This past Saturday marked my graduation from CMC’s Alpine campus. I received an Associates of Arts with an emphasis in Outdoor Education and also Ski/Snowboard Guide Certification. While some may chuckle at job prospects for someone with a specialty in Outdoor Education, they might not realize that an AA from CMC guarantees a transfer to and junior status at any of Colorado’s public higher education institutions. I also shared my graduation with the inaugural class of Bachelor’s graduates from the Alpine campus; who earned degrees in Business and Sustainability. In the current age of astronomical tuition costs, Colorado Mountain College offers affordable degree options coupled with the benefits of small class sizes and the intangible beauties of mountain living.
Not only has my Outdoor Education degree helped me gain higher standing with Colorado’s educational institutions, I have also gained a deeper understanding of the world around me. In a society enamored with labeling, justification, comparing, and ranking, my degree might not seem like much. However, it’s difficult, nearly impossible, to fully articulate the realizations, knowledge, and understanding that I have received through this program. Despite this, I know that my time at CMC has deeply affected the way in which I both conduct myself, and look at, the world and its inhabitants.
Specifically, I believe that Outdoor Education is one of the best ways to begin to understand the needs, emotions, and desires of human beings. Backpacking through muddy miles in the rain may not give you the tools necessary to trade on the stock market or create your own business, but I’d challenge anyone to find a better real-life demonstration of Maslow’s Hierarchy of Needs. For those who are not familiar, the Hierarchy illustrates the essential needs of humans. This starts with shelter, food and water at the bottom and moves up to self-actualization at the top. Humans without the basic essentials cannot move upward towards self-actualization. Being out in the wilderness with your peers allows you to gain a deeper understanding of not only your peers, but also of yourself and your connection to the landscape around you. Ironically, it is much easier to get closer to those around you the further away from civilization you are. If you cannot effectively work together in the wilderness, you starve, get frostbite, get lost, etc. The consequences of not working together in society are not nearly as dire. The point is that my experiences in Outdoor Education have given me vital insight into the motivations and methods of people. Outdoor Education isn’t about just about the outdoors, it’s about people. Any business executive will tell you that if you don’t understand the people who you do business with, you’re likely to not make it far.
Not only do I have a better understanding of human nature, I have also gained valuable insight into the relationship between humans and our environment.

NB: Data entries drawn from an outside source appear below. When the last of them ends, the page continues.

What follows belongs to an exercise in optimizing a design on an open flow for small area, a short achievable clock period and few clock cycles; a production flow would make more cautious choices. Function was checked by simulation only, so behaviour that the tests miss may differ from the original. No activity file was given, so power comes from the tool's default toggle rates.

==> job 4076 <==
// dirty_page_display_refresh_core
module dirty_page_display_refresh_core
(
   input  logic                                clock,
   input  logic                                reset,
   input  logic                                req_valid,
   output logic                                req_stall,
   input  logic [7:0]                          req_byte,
   input  logic                                req_frame_start,
   output logic                                rsp_valid,
   input  logic                                rsp_stall,
   output logic                                rsp_is_data,
   output logic [63:0]                         rsp_payload,
   output logic [3:0]                          rsp_byte_count,
   output logic                                rsp_write_end,
   output logic                                rsp_last,
   input  logic                                csr_valid,
   output logic                                csr_ready,
   input  logic [1:0]                          csr_index,
   input  logic [7:0]                          csr_wdata
);
   localparam int N    = 1024;
   localparam int K    = 16;
   localparam int NWIN = 64;
   localparam int WOFF = 5;
   localparam int LK = $clog2(K);
   localparam int NT = N / K;
   localparam int LT = $clog2(NT);
   localparam int WS = N / NWIN;
   localparam int LS = $clog2(WS);
   localparam int LW = $clog2(NWIN);
   logic [7:0] cols_ff;     
   logic [3:0] pages_ff;    
   assign csr_ready = 1'b1;
   always_ff @(posedge clock) begin
      if (reset) begin
         cols_ff <= 8'd128;
         pages_ff <= 4'd8;
      end else if (csr_valid) begin
         if (csr_index == 2'd0) begin
            if (csr_wdata == 8'd0) cols_ff <= 8'd1;
            else if (csr_wdata > 8'd128) cols_ff <= 8'd128;
            else cols_ff <= csr_wdata;
         end else if (csr_index == 2'd1) begin
            if (csr_wdata[3:0] == 4'd0) pages_ff <= 4'd1;
            else if (csr_wdata[3:0] > 4'd8) pages_ff <= 4'd8;
            else pages_ff <= csr_wdata[3:0];
         end
      end
   end
   logic [9:0] t_ff;
   always_ff @(posedge clock) begin
      if (reset) t_ff <= '0;
      else t_ff <= t_ff + 10'd1;
   end
   logic [NT/8-1:0] ram_wr_hi;
   logic [7:0]     ram_wr_lo;
   logic [NT/16-1:0] ram_rd_hi;
   logic [15:0]    ram_rd_lo;
   logic [7:0]     ram_wr_data;
   logic [7:0]     ram_old;
  ...
Settings: LEC_CHECK=0, ABC_CLOCK_PERIOD_IN_PS=3000, CAP_MARGIN=20, CORE_ASPECT_RATIO=2, CORE_MARGIN=2, CORE_UTILIZATION=60, CTS_BUF_LIST=sky130_fd_sc_hd__clkbuf_16, CTS_CLUSTER_DIAMETER=70, CTS_CLUSTER_SIZE=26, PLACE_DENSITY=0.7, SETUP_SLACK_MARGIN=5, SLEW_MARGIN=20, SYNTH_MEMORY_MAX_BITS=16384; clock period 8.0 ns.
run.sh (not shown) runs the stock make flow with config.mk's settings and CLKGATE_MAP_FILE= SYNTH_SCRIPT=/design/flow/synth_recipe.tcl, a recipe that flattens the netlist after the stock synthesis.
==> job 6440 (differences from job 4076) <==
--- a/flow/design.v
+++ b/flow/design.v
@@ -1,22 +1,25 @@
 module dpdr_ram #(
    parameter int N    = 1024,
    parameter int K    = 16,
-   parameter int NWIN = 16,
-   parameter int WOFF = 32
+   parameter int NWIN = 64,
+   parameter int WOFF = 5
 ) (
-   input  logic                    clock,
-   input  logic [N/K/8-1:0]        wr_hi,        
-   input  logic [7:0]              wr_lo,        
-   input  logic [N/K/16-1:0]       rd_hi,        
-   input  logic [15:0]             rd_lo,        
-   input  logic [7:0]              wr_data,
-   output logic [7:0]              tap_old,
-   input  logic [$clog2(NWIN)-1:0] rd_win,
-   output logic [63:0]             rd_data       
+   input  logic                 clock,
+   input  logic [N/K/8-1:0]     wr_hi,      
+   input  logic [7:0]           wr_lo,      
+   input  logic [7:0]           wr_data,
+   input  logic [N/K/16-1:0]    cmp_hi,     
+   input  logic [15:0]          cmp_lo,     
+   input  logic [7:0]           cmp_byte,
+   output logic [N/K/16-1:0]    cmp_diff,
+   input  logic [NWIN/16-1:0]   rd_hi,      
+   input  logic [15:0]          rd_lo,      
+   input  logic                 rd_inv,
+   output logic [63:0]          rd_data
 );
    localparam int NT = N / K;
    localparam int WS = N / NWIN;
    logic [8*N-1:0] ring;
    logic [8*N-1:0] ring_in;
    logic [7:0]     tap_q [NT];
    logic [7:0]     win_q [NWIN];
@@ -33,36 +36,39 @@
       end
    end
    always_ff @(posedge clock) begin
       ring <= ring_in;
    end
    always_comb begin
       for (int j = 0; j < NT; j++) tap_q[j] = ring[8*(j*K) +: 8];
-      for (int i = 0; i < NWIN; i++) win_q[i] = ring[8*((WOFF+8+i*WS)%N) +: 8];
+      for (int i = 0; i < NWIN; i++) win_q[i] = ring[8*((WOFF+9+i*WS)%N) +: 8];
    end
    logic [7:0] tap_grp [NT/16];
    always_comb begin
       for (int h = 0; h < NT/16; h++) begin
          tap_grp[h] = '0;
-         for (int l = 0; l < 16; l++) tap_grp[h] |= tap_q[16*h+l] & {8{rd_lo[l]}};
+         for (int l = 0; l < 16; l++) tap_grp[h] |= tap_q[16*h+l] & {8{cmp_lo[l]}};
+         cmp_diff[h] = cmp_hi[h] && ((tap_grp[h] ^ cmp_byte) != 8'd0);
       end
-      tap_old = '0;
-      for (int h = 0; h < NT/16; h++) tap_old |= tap_grp[h] & {8{rd_hi[h]}};
    end
-   localparam int RT0 = (WOFF + 8) / K + 1;
-   logic rd_inv;
+   logic [7:0] win_grp [NWIN/16];
+   logic [7:0] win_grp_ff [NWIN/16];
+   logic [NWIN/16-1:0] rd_hi_ff;
    always_comb begin
-      rd_inv = 1'b0;
-      for (int i = 0; i < NWIN; i++) begin
-         if (rd_win == i) rd_inv = ((RT0 + i*WS/K) % 2 == 0);
+      for (int h = 0; h < NWIN/16; h++) begin
+         win_grp[h] = '0;
+         for (int l = 0; l < 16; l++) win_grp[h] |= win_q[16*h+l] & {8{rd_lo[l]}};
       end
+      rd_byte = '0;
+      for (int h = 0; h < NWIN/16; h++) rd_byte |= win_grp_ff[h] & {8{rd_hi_ff[h]}};
    end
-   assign rd_byte = win_q[rd_win] ^ {8{rd_inv}};
    always_ff @(posedge clock) begin
-      rd_hist <= {rd_byte, rd_hist[63:8]};
+      for (int h = 0; h < NWIN/16; h++) win_grp_ff[h] <= win_grp[h];
+      rd_hi_ff <= rd_hi;
+      rd_hist <= {rd_byte ^ {8{rd_inv}}, rd_hist[63:8]};
    end
    assign rd_data = rd_hist;
 endmodule
 module dirty_page_display_refresh_core
 (
    input  logic                                clock,
    input  logic                                reset,
@@ -88,14 +94,15 @@
    localparam int WOFF = 5;
    localparam int LK = $clog2(K);
    localparam int NT = N / K;
    localparam int LT = $clog2(NT);
    localparam int WS = N / NWIN;
    localparam int LS = $clog2(WS);
    localparam int LW = $clog2(NWIN);
+   localparam int RT0 = (WOFF + 9) / K + 1;
    logic [7:0] cols_ff;     
    logic [3:0] pages_ff;    
    assign csr_ready = 1'b1;
    always_ff @(posedge clock) begin
       if (reset) begin
          cols_ff <= 8'd128;
          pages_ff <= 4'd8;
@@ -117,27 +124,34 @@
       else t_ff <= t_ff + 10'd1;
    end
    logic [NT/8-1:0] ram_wr_hi;
    logic [7:0]     ram_wr_lo;
    logic [NT/16-1:0] ram_rd_hi;
    logic [15:0]    ram_rd_lo;
    logic [7:0]     ram_wr_data;
-   logic [7:0]     ram_old;
-   logic [LW-1:0]  ram_rd_win;
+   logic [3:0]     ram_cmp_diff;
+   logic [7:0]     ram_cmp_byte;
+   logic [NWIN/16-1:0] r_rd_hi;    
+   logic [15:0]    r_rd_lo;
+   logic           r_rd_inv_e;  
+   logic           r_rd_inv;    
    logic [63:0]    ram_rd_data;
    dpdr_ram #(.N(N), .K(K), .NWIN(NWIN), .WOFF(WOFF)) u_ring (
-      .clock  (clock),
-      .wr_hi  (ram_wr_hi),
-      .wr_lo  (ram_wr_lo),
-      .rd_hi  (ram_rd_hi),
-      .rd_lo  (ram_rd_lo),
-      .wr_data(ram_wr_data),
-      .tap_old(ram_old),
-      .rd_win (ram_rd_win),
-      .rd_data(ram_rd_data)
+      .clock   (clock),
+      .wr_hi   (ram_wr_hi),
+      .wr_lo   (ram_wr_lo),
+      .wr_data (ram_wr_data),
+      .cmp_hi  (ram_rd_hi),
+      .cmp_lo  (ram_rd_lo),
+      .cmp_byte(ram_cmp_byte),
+      .cmp_diff(ram_cmp_diff),
+      .rd_hi   (r_rd_hi),
+      .rd_lo   (r_rd_lo),
+      .rd_inv  (r_rd_inv),
+      .rd_data (ram_rd_data)
    );
    logic       stall_ff;
    logic       take;
    assign req_stall = stall_ff;
    assign take = req_valid && !stall_ff;
    logic [6:0] col_ff;
    logic [2:0] page_ff;
@@ -283,40 +297,37 @@
       end
    end
    assign ram_wr_hi = q_wr_hi;
    assign ram_wr_lo = q_wr_lo;
    assign ram_rd_hi = q_tap_hi;
    assign ram_rd_lo = q_tap_lo;
    assign ram_wr_data = q_byte[0];
+   assign ram_cmp_byte = q_byte[0] ^ {8{q_slot[0][LK]}};
    logic       d_valid;
-   logic [7:0] d_old;       
-   logic       d_inv;
-   logic [7:0] d_new;
+   logic [3:0] d_diff;      
    logic [2:0] d_page;
    logic       d_end;
    logic       d_fs;
    logic       d_first;
    logic       changed_ff;
    logic       d_ch;
    logic       d_send;
-   assign d_ch = (!d_fs && changed_ff) || ((d_old ^ {8{d_inv}}) != d_new);
+   assign d_ch = (!d_fs && changed_ff) || (d_diff != 4'd0);
    assign d_send = d_valid && d_end && (d_ch || d_first);
    always_ff @(posedge clock) begin
       if (reset) begin
          d_valid <= 1'b0;
          changed_ff <= 1'b0;
       end else begin
          d_valid <= w_go;
          if (d_valid) changed_ff <= d_end ? 1'b0 : d_ch;
       end
    end
    always_ff @(posedge clock) begin
-      d_old <= ram_old;
-      d_inv <= q_slot[0][LK];
-      d_new <= q_byte[0];
+      d_diff <= ram_cmp_diff;
       d_page <= q_page[0];
       d_end <= q_end[0];
       d_fs <= q_fs[0];
       d_first <= q_first[0];
    end
    logic [2:0] sq [8];
    logic [2:0] sq_rd;
@@ -343,24 +354,24 @@
    logic [1:0]    r_step;     
    logic [3:0]    r_word;
    logic [9:0]    r_slot;
    logic          r_match;
    logic [LW-1:0] r_win;
    logic [LW-1:0] r_win_next;
    logic [2:0]    r_age;      
+   logic [2:0]    r_age_d;    
    logic [2:0]    r_age_next;
    logic [3:0]    r_count;
    logic          r_final;
    logic          r_done;
    logic        out_free;
    logic        load;
    logic        adv;
    logic [9:0]  r_slot_next;
    logic [3:0]  r_word_next;
-   logic [7:0]  r_rem_next;
    logic [9:0]  r_slot_new;
    logic [9:0]  r_slot_adv;
    logic [9:0]  r_slot_dec;
    logic [63:0] r_data;
    logic        rsp_valid_ff;
    logic        o_is_data;
    logic [63:0] o_payload;
@@ -374,44 +385,57 @@
    assign sq_pop = (!r_act || r_done) && (sq_count != 4'd0);
    assign r_slot_new = {r_page, 7'd0} - t_ff - 10'd1;
    assign r_slot_adv = r_slot + 10'd7;
    assign r_slot_dec = r_slot - 10'd1;
    logic [LW-1:0] win_n, win_d;
    logic          match_n, match_d;
    logic [7:0]    rem_n, rem_a, rem_d;
+   logic          fin_n, fin_a, fin_d;
+   logic [3:0]    cnt_n, cnt_a, cnt_d;
    assign win_n = LW'((r_slot_new - 10'(WOFF)) >> LS);
    assign win_d = LW'((r_slot_dec - 10'(WOFF)) >> LS);
    assign match_n = (r_slot_new[LS-1:0] == LS'(WOFF));
    assign match_d = (r_slot_dec[LS-1:0] == LS'(WOFF));
    assign rem_n = cols_ff;
    assign rem_a = cols_ff - {1'b0, r_word + 4'd1, 3'd0};
    assign rem_d = cols_ff - {1'b0, r_word, 3'd0};
+   assign fin_n = rem_n <= 8'd8;
+   assign fin_a = rem_a <= 8'd8;
+   assign fin_d = rem_d <= 8'd8;
+   assign cnt_n = fin_n ? rem_n[3:0] : 4'd8;
+   assign cnt_a = fin_a ? rem_a[3:0] : 4'd8;
+   assign cnt_d = fin_d ? rem_d[3:0] : 4'd8;
    logic          r_match_next;
    logic          r_same_next;
+   logic          r_final_next;
+   logic [3:0]    r_count_next;
    always_comb begin
       if (r_init) begin
          r_slot_next = r_slot_new;
          r_word_next = 4'd0;
          r_win_next = win_n;
          r_match_next = match_n;
-         r_rem_next = rem_n;
+         r_final_next = fin_n;
+         r_count_next = cnt_n;
          r_same_next = (win_n == r_win);
       end else if (adv) begin
          r_slot_next = r_slot_adv;
          r_word_next = r_word + 4'd1;
          r_win_next = r_win;
          r_match_next = 1'b0;
-         r_rem_next = rem_a;
+         r_final_next = fin_a;
+         r_count_next = cnt_a;
          r_same_next = 1'b1;
       end else begin
          r_slot_next = r_slot_dec;
          r_word_next = r_word;
          r_win_next = win_d;
          r_match_next = match_d;
-         r_rem_next = rem_d;
+         r_final_next = fin_d;
+         r_count_next = cnt_d;
          r_same_next = (win_d == r_win);
       end
    end
    assign r_age_next = !r_same_next ? 3'd0 : ((r_age == 3'd7) ? 3'd7 : r_age + 3'd1);
    always_ff @(posedge clock) begin
       if (reset) begin
          r_act <= 1'b0;
@@ -431,26 +455,30 @@
          end
       end
    end
    always_ff @(posedge clock) begin
       if (sq_pop) r_page <= sq[sq_rd];
       r_word <= r_word_next;
       r_slot <= r_slot_next;
-      r_match <= r_match_next && (r_age == 3'd7);
+      r_match <= r_match_next && (r_age_d == 3'd7);
+      r_age_d <= r_age;
       r_win <= r_win_next;
-      r_final <= r_rem_next <= 8'd8;
-      r_count <= (r_rem_next <= 8'd8) ? r_rem_next[3:0] : 4'd8;
+      r_final <= r_final_next;
+      r_count <= r_count_next;
+      for (int l = 0; l < 16; l++) r_rd_lo[l] <= (r_win_next[3:0] == 4'(l));
+      for (int h = 0; h < NWIN/16; h++) r_rd_hi[h] <= (r_win_next[LW-1:4] == (LW-4)'(h));
+      r_rd_inv_e <= ((RT0 + int'(r_win_next) * (WS/K)) % 2 == 0);
+      r_rd_inv <= r_rd_inv_e;
    end
    always_comb begin
       r_data = '0;
       for (int i = 0; i < 8; i++) begin
          if (4'(i) < r_count) r_data[8*i +: 8] = ram_rd_data[8*i +: 8];
       end
    end
-   assign ram_rd_win = r_win;
    always_comb begin
       for (int i = 0; i < 8; i++) begin
          if (w_go && q_end[0] && (q_page[0] == 3'(i))) begin
             pend_next[i] = 1'b1;
          end else if (d_valid && d_end && !d_send && (d_page == 3'(i))) begin
             pend_next[i] = 1'b0;
          end else if (r_done && (r_page == 3'(i))) begin
==> run summary <==
Run status: job 4076 finished clean; job 6440 finished clean
Critical Path Sink: job 4076 d_old[3]$_DFF_P_; job 6440 rsp_payload[24]
Total nets after synthesis: job 4076 11550; job 6440 11550
Placeable core region: job 4076 315700 um2; job 6440 317800 um2
DIE AREA: job 4076 321300 um2; job 6440 324000 um2
Layout overhead on the synthesized area: job 4076 9.907%; job 6440 9.198%
P_int: job 4076 53050 uW; job 6440 53910 uW
Fill cell count: job 4076 21350; job 6440 21100
Max stage delay cell, worst path: job 4076 sky130_fd_sc_hd__o21ai_0; job 6440 sky130_fd_sc_hd__dfxtp_4
Initial core utilization: job 4076 60.16%; job 6440 60.25%
Worst reg-to-reg setup slack: job 4076 4.75 ns; job 6440 4.98 ns
Post-DP HPWL: job 4076 368500 um; job 6440 256100 um
Min-Delay Startpoint: job 4076 u_ring.ring[1611]$_DFF_P_; job 6440 u_ring.ring[2812]$_DFF_P_
Reported clock group power: job 4076 21000 uW; job 6440 20700 uW
Overall track demand over capacity in global routing: job 4076 31.79%; job 6440 24.97%
Number of instances resized during post-cts repair: job 4076 648; job 6440 561
Testbench counts of job 4076, summed over its fixed seeds: cycles 49,905.
Testbench counts of job 6440, summed over its fixed seeds: cycles 50,049.

==> re-timing with driven ports <==
How much do the figures lean on ideal ports? The routed layouts below were timed once more, with nothing changed but the port constraints.
Step 1 sets driving cells, clkbuf_16 on the clock port and buf_2 on the other inputs (assumed; they add their load-dependent delay and slew).
Step 2 adds t to the input delays and takes it off the output delays; t is the mean of the earliest and latest rising clock arrival at the registers after step 1. Input paths then give back, and output paths get back, about the clock's delay inside the block.
Three values: ideal ports, drivers, drivers and shift; two values: the first two.
| run | t, ns | slack for setup (ns) | clock arrival spread, ns |
|---|---|---|---|
| job 4076 | 1.064 | 4.746 / 4.746 / 3.887 | 0.088 / 0.088 |
| job 6440 | 1.052 | 4.914 / 4.795 / 4.122 | 0.100 / 0.100 |
After both steps setup and hold are still met in every run listed. The setup slack of job 4076, which loses most, moves by 0.000 ns with the drivers and by -0.859 ns with both steps.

This is a skill that is often overlooked in a society where water is readily available and food can easily be bought from the store. Just because most humans are disconnected from nature does not mean that it can be ignored and exploited with no consequence. In fact, the American Southwest is at a dire crossroads. The State of Colorado estimates that by 2050 there will be a gap between the supply and demand of freshwater, largely because much of Colorado’s water goes to highly unsustainable cities like Phoenix and Las Vegas. Only a society highly disconnected from nature would build a metropolis in the desert. This is not the only issue facing citizens of the world. Loss of biodiversity, melting ice caps, ocean acidification, topsoil erosion, and garbage patches in the oceans are only a minute bit on a laundry list of problems encountering our planet. If people become more closely tied to the environment around them many of these issues could be remedied. The arrogance of industrialized society is laughable compared to the track records of societies much more closely tied to their environments. The Pueblo peoples of the American Southwest have survived for more than seventeen centuries while our own industrialized ways are less than three centuries old and already encountering problems.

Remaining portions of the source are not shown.